The first step is admitting you have a problem...

I have a confession...I am an addict. I suppose an addict of the noble variety, if there is such a thing. My addiction runs deep; controls my days and affects my moods. It has gotten in the way of relationships and is starting to affect my work life. I visit my dealer 2, sometimes 3 times a day. When I have no money to support my habit or my weekly allowance runs out, I turn to begging my sister or collecting change for the cans in my backyard. Sometimes I even hustle a gift card or two from my well-meaning nieces or nephews...I have sold my soul to the coffee bean and tea leaf, forsaking my King for a mere idol...


It has been said, whatever you spend your time thinking about, spending money in the name of, and planning your days around is your god...well now I feel bad.... Starbucks and coffee houses of the like-my dear, sweet, drug suppliers; the idols I have been worshiping, spending my money on, planning my days around, drinking in your stimulating nectar and inhaling your delicious highly addictive cake-pop balls and other bad-for-me pastries...I will no longer be enslaved to your convenient drive-thrus, or eclectic variety of caffeinated drinks. I refuse to run to you when I need a fix, a quiet moment, or energy to clean my house. I am a new creation in Christ no longer in bondage to the things of this world or the desires of this flesh, shoot... you betta ask somebody.

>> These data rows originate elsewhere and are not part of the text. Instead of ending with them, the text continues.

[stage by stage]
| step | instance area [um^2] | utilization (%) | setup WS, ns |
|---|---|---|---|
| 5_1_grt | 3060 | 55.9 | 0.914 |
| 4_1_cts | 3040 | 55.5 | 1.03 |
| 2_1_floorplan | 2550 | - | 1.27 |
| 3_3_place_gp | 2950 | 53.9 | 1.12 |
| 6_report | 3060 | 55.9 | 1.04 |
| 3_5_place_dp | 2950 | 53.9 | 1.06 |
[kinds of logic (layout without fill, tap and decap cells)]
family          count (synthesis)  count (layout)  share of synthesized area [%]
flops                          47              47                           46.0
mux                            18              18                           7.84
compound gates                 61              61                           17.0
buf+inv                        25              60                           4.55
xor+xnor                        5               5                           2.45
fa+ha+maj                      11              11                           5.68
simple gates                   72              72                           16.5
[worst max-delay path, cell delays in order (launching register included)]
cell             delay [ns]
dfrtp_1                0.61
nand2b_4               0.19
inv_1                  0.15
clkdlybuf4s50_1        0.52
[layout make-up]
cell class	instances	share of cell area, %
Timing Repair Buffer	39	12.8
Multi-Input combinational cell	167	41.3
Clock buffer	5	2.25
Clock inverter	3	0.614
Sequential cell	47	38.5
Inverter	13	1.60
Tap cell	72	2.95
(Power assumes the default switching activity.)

Ok...so I've said it in the past, I'm quitting. I really can't say that it's forever, but i definitely need to detoxify. I tried to do the moderation thing...it worked for a minute. Then 3 shots of espresso per day slowly turned into 6 and the rest is history. Now, some have said "why stop doing what you enjoy" "a little coffee isn't going to kill you; if you like it, drink it"  "at least it's not crack",  these are all good points, but come from the same people I see lurking in the shadows of the neighborhood cafes, downing their coffees and espressos with kids in tow and stress level elevated. I don't like dependency, and dependent I am, so I am breaking off this love affair. I am kicking this habit.

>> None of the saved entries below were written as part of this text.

$ cat config.mk
export PLATFORM = sky130hd
export DESIGN_NAME = meas_osc_array
export DESIGN_NICKNAME = d
export VERILOG_FILES = /design/src/rtl/meas_osc_array.sv
export SDC_FILE = /design/constraint.sdc
export NUM_CORES = 1
export LEC_CHECK = 0
export ABC_CLOCK_PERIOD_IN_PS = 7500
export BUFFER_PORTS_ARGS = -buffer_cell sky130_fd_sc_hd__buf_2
export CAP_MARGIN = 20
export CORE_UTILIZATION = 35
export CTS_CLUSTER_SIZE = 10
export DETAILED_ROUTE_END_ITERATION = 8
export PLACE_DENSITY = 0.5
export SLEW_MARGIN = 40
export SYNTH_ARGS = -nofsm -noshare
export SYNTH_HDL_FRONTEND = slang
export SYNTH_SLANG_ARGS = --single-unit
$ cat constraint.sdc
create_clock -name I_clk -period 7.5 [get_ports I_clk]
set_input_delay 0 -clock I_clk [delete_from_list [all_inputs] [get_ports I_clk]]
set_output_delay 0 -clock I_clk [all_outputs]
set_load 0.02 [all_outputs]
$ cat src/rtl/meas_osc_array.sv
// Multi-channel ring-oscillator frequency meter: counts synchronized rising edges per channel over a window.
// Optional pairwise response comparators are built when MEAS_OSC_CMP_EN is defined.
module meas_osc_array #(
   parameter int C_NCH    = 8,
   parameter int C_DWIDTH = 24,
   parameter int C_WWIDTH = 20
) (
   input  logic                        I_clk,
   input  logic                        I_rst,
   input  logic [C_NCH-1:0]            I_osc,
   input  logic                        I_start,
   input  logic [C_WWIDTH-1:0]         I_win_len,
   input  logic                        I_ack,
   output logic                        O_busy,
   output logic                        O_valid,
   output logic [C_NCH*C_DWIDTH-1:0]   O_data,
   output logic [C_NCH-1:0]            O_ovf,
   output logic [C_NCH-2:0]            O_resp
);

   typedef enum logic [1:0] {S_IDLE, S_COUNT, S_DONE} state_t;

   state_t                    state;
   logic [C_NCH-1:0]          sync1, sync2, hist, edge_det;
   logic [C_DWIDTH-1:0]       cnt     [C_NCH];
   logic [C_DWIDTH-1:0]       cnt_nxt [C_NCH];
   logic [C_NCH-1:0]          ovf_w, ovf_nxt;
   logic [C_NCH*C_DWIDTH-1:0] data_nxt;
   logic [C_WWIDTH-1:0]       win_cnt;
   logic                      finish;

   always_ff @(posedge I_clk) begin
      if (I_rst) begin
         sync1 <= '0;
         sync2 <= '0;
         hist  <= '0;
      end else begin
         sync1 <= I_osc;
         sync2 <= sync1;
         hist  <= sync2;
      end
   end

   assign edge_det = sync2 & ~hist;

   // Last window cycle; a zero-length window also lands here after one pass with counting suppressed.
   assign finish = (state == S_COUNT) && (win_cnt[C_WWIDTH-1:1] == '0);

   always_comb begin
      data_nxt = '0;
      ovf_nxt  = ovf_w;
      for (int unsigned i = 0; i < C_NCH; i++) begin
         cnt_nxt[i] = cnt[i];
         if (edge_det[i] && (win_cnt != '0)) begin
            if (cnt[i] == '1)
               ovf_nxt[i] = 1'b1;
            else
               cnt_nxt[i] = cnt[i] + C_DWIDTH'(1);
         end
         data_nxt[i*C_DWIDTH +: C_DWIDTH] = cnt_nxt[i];
      end
   end

   always_ff @(posedge I_clk) begin
      if (I_rst) begin
         state   <= S_IDLE;
         O_busy  <= 1'b0;
         O_valid <= 1'b0;
         O_data  <= '0;
         O_ovf   <= '0;
         win_cnt <= '0;
         ovf_w   <= '0;
         for (int unsigned i = 0; i < C_NCH; i++) cnt[i] <= '0;
      end else begin
         case (state)
            S_IDLE: begin
               if (I_start) begin
                  for (int unsigned i = 0; i < C_NCH; i++) cnt[i] <= '0;
                  ovf_w   <= '0;
                  win_cnt <= I_win_len;
                  state   <= S_COUNT;
               end
            end
            S_COUNT: begin
               for (int unsigned i = 0; i < C_NCH; i++) cnt[i] <= cnt_nxt[i];
               ovf_w  <= ovf_nxt;
               O_busy <= !finish;
               if (finish) begin
                  win_cnt <= '0;
                  O_data  <= data_nxt;
                  O_ovf   <= ovf_nxt;
                  O_valid <= 1'b1;
                  state   <= S_DONE;
               end else begin
                  win_cnt <= win_cnt - C_WWIDTH'(1);
               end
            end
            S_DONE: begin
               if (I_ack) begin
                  O_valid <= 1'b0;
                  state   <= S_IDLE;
               end
            end
            default: state <= S_IDLE;
         endcase
      end
   end

`ifdef MEAS_OSC_CMP_EN
   logic [C_NCH-2:0] resp_nxt;

   always_comb begin
      resp_nxt = '0;
      for (int unsigned i = 0; i < C_NCH - 1; i++)
         resp_nxt[i] = (cnt_nxt[i] > cnt_nxt[i+1]) && !ovf_nxt[i] && !ovf_nxt[i+1];
   end

   always_ff @(posedge I_clk) begin
      if (I_rst)
         O_resp <= '0;
      else if (finish)
         O_resp <= resp_nxt;
   end
`else
   assign O_resp = '0;
`endif

endmodule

For the next 21 days, I will be chronicling my experience trying to kick my habit: the road to recovery, spiritual and physical if you will. No longer feeding my flesh the things that it craves, I will take control over this temple and check it in its rebellious ways; I will be fasting, praying, and seeking the Lord during this time...For anyone who has never heard of such a thing or has never considered the crap we feed ourselves on a daily basis that contributes to the many physical, mental, and emotional health problems we experience, I invite you to look into the compelling evidence that suggests the harmful affects of sugar and caffeine and consider detoxing from such substances and seeing how you feel.


 This is no easy feat...believe me, I've tried it before and always find an excuse to eat what I want instead of practicing self-control.
This time, I will be incorporating a spiritual component and will be in continual prayer. (Really putting into practice the verse that reminds me, I can do all things through Christ who gives me strength-Phil. 4.13. I have a feeling I'm gonna need it!) There are many different ways to fast. Some more extreme than others; but I will be using a fast that was originated by a rad character in the bible named Daniel. You can read about him in scripture...you can read about his fast here:   http://daniel-fast.com/about.html


The Last Supper... 


(Cont'd on 21 Days to Recovery)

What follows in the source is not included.